### Task
Select the lines below containing the word "cells".

(Data excerpts)
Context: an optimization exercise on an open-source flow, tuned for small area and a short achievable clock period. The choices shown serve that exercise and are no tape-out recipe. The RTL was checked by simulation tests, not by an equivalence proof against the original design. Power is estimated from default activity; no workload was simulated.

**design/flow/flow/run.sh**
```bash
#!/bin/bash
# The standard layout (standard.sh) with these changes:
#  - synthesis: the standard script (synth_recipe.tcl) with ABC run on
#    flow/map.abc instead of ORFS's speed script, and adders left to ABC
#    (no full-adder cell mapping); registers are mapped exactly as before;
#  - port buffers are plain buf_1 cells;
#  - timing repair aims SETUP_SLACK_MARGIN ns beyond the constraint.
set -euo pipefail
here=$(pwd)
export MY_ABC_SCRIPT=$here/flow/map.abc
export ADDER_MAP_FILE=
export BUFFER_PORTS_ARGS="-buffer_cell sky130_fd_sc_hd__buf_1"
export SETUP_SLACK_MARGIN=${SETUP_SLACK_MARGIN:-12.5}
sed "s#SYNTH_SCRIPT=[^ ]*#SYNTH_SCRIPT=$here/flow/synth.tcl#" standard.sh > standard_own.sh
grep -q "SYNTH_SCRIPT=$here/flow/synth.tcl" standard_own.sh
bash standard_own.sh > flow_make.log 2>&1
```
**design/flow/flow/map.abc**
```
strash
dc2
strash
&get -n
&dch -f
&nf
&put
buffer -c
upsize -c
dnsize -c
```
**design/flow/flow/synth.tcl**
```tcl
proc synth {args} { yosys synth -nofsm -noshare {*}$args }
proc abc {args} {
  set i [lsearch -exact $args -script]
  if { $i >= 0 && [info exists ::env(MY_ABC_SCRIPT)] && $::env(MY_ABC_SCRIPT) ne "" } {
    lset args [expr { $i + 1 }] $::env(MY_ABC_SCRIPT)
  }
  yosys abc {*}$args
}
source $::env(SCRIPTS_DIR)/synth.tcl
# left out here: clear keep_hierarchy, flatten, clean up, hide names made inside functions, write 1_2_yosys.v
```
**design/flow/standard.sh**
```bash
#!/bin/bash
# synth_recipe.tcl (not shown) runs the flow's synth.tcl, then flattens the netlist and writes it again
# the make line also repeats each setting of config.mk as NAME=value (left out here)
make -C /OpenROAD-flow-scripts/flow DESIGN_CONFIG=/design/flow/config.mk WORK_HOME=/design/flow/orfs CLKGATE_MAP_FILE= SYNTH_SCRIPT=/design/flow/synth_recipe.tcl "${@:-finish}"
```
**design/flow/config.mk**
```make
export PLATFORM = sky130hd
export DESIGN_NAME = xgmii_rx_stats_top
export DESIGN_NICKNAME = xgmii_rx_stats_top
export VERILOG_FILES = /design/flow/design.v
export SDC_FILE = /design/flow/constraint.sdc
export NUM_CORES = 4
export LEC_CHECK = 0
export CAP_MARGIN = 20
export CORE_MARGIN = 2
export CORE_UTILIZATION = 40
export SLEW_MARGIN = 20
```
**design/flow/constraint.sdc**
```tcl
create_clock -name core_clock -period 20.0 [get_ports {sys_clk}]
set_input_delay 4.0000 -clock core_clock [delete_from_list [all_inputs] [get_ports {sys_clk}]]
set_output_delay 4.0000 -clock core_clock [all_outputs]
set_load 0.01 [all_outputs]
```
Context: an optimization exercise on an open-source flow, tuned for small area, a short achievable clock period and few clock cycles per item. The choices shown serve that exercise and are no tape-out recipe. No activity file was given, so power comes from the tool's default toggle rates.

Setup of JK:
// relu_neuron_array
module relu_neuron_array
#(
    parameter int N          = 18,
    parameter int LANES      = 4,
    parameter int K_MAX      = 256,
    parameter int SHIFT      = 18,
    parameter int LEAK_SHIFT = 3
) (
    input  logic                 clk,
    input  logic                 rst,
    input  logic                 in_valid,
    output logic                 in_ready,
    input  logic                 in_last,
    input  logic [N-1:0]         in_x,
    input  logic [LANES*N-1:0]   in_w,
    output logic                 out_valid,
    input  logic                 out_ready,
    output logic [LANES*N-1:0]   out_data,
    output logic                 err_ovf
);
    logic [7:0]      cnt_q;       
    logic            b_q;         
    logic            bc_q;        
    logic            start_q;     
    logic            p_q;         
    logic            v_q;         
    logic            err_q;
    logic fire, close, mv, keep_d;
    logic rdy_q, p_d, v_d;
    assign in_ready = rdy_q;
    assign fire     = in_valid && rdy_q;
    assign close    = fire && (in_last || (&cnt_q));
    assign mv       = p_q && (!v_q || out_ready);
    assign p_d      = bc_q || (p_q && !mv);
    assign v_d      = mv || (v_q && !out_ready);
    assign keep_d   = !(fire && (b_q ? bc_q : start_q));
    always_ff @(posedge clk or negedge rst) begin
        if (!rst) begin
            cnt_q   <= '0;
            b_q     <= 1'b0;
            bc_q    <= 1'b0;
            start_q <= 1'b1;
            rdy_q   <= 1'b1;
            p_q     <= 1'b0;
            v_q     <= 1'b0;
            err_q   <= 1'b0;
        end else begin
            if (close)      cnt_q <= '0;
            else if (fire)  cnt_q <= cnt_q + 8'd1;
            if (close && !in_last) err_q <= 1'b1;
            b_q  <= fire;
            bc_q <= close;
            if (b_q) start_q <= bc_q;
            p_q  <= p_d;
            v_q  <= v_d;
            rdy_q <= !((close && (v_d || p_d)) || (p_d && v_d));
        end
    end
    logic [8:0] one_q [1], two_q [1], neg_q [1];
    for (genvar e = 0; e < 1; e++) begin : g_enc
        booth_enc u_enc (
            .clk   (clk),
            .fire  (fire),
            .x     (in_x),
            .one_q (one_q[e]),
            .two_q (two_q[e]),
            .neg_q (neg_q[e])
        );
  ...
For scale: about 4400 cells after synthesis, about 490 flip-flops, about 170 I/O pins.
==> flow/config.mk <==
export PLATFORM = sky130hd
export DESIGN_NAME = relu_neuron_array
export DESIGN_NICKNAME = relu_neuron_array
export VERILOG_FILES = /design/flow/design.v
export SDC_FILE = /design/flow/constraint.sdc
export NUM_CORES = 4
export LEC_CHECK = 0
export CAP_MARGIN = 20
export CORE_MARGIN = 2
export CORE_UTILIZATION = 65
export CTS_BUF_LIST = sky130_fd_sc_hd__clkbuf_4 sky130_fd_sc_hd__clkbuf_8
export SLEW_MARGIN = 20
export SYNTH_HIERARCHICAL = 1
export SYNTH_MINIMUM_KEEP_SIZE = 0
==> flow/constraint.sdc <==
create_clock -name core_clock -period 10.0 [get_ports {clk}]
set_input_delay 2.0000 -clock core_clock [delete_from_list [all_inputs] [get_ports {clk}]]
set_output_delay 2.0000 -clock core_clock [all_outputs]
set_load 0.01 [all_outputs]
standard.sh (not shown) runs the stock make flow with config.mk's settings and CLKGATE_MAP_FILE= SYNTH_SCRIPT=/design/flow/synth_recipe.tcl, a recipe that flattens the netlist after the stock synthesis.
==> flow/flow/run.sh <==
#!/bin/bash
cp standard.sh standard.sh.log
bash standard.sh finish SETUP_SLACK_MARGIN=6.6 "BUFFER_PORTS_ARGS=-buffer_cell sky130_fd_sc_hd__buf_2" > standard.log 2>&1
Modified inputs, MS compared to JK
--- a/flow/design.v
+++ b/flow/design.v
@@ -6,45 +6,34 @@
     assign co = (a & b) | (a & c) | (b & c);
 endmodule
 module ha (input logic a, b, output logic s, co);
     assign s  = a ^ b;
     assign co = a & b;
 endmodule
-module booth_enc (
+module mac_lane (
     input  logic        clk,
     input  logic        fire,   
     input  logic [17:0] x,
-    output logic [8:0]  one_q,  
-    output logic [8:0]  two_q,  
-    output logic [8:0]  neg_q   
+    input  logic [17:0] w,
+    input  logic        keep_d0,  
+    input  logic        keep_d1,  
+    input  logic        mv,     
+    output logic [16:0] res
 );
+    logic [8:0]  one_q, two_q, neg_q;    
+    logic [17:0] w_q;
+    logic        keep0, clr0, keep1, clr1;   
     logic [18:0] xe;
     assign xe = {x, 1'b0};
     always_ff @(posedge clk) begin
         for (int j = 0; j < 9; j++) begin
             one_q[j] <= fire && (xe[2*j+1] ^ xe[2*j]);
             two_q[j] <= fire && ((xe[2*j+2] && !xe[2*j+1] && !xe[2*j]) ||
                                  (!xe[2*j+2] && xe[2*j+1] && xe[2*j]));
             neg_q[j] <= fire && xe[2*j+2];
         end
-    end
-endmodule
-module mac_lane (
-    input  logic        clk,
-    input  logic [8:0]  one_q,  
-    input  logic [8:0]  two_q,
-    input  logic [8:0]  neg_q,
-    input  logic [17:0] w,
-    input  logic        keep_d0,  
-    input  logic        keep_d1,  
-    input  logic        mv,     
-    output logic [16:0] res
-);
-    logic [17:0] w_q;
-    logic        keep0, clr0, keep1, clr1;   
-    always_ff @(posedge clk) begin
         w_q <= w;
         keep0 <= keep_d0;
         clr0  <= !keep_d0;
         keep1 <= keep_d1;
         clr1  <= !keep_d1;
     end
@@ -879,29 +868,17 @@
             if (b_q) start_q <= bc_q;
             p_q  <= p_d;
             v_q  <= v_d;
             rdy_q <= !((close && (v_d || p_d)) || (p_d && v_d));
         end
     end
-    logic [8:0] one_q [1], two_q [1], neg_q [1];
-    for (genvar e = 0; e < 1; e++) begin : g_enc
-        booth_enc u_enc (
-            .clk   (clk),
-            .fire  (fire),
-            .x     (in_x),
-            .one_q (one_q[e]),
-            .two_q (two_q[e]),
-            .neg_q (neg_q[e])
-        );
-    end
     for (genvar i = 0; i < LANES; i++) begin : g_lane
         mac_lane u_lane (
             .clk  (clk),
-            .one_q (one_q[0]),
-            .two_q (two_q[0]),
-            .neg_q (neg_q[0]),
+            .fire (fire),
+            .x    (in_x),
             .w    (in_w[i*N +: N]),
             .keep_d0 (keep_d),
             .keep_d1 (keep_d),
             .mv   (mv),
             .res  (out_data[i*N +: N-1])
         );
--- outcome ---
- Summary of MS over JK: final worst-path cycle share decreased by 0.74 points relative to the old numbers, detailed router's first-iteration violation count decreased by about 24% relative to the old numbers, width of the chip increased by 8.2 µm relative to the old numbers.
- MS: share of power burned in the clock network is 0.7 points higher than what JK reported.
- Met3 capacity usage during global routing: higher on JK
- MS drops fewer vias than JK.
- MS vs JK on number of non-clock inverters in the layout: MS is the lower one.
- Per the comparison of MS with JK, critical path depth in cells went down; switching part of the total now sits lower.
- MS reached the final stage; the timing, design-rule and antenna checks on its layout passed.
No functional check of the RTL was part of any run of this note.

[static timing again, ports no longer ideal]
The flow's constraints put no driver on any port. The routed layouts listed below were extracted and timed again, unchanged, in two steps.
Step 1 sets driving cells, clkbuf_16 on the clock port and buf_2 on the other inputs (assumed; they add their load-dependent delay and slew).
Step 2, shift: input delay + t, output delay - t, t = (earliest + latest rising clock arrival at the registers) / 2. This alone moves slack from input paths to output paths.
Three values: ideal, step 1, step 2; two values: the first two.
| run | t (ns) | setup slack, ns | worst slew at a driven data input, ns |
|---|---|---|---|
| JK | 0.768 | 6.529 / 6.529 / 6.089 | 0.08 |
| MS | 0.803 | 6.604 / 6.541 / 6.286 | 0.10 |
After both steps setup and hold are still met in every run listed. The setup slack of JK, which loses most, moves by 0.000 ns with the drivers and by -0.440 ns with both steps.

### Answer space
#  - port buffers are plain buf_1 cells;
For scale: about 4400 cells after synthesis, about 490 flip-flops, about 170 I/O pins.
- Per the comparison of MS with JK, critical path depth in cells went down; switching part of the total now sits lower.
Step 1 sets driving cells, clkbuf_16 on the clock port and buf_2 on the other inputs (assumed; they add their load-dependent delay and slew).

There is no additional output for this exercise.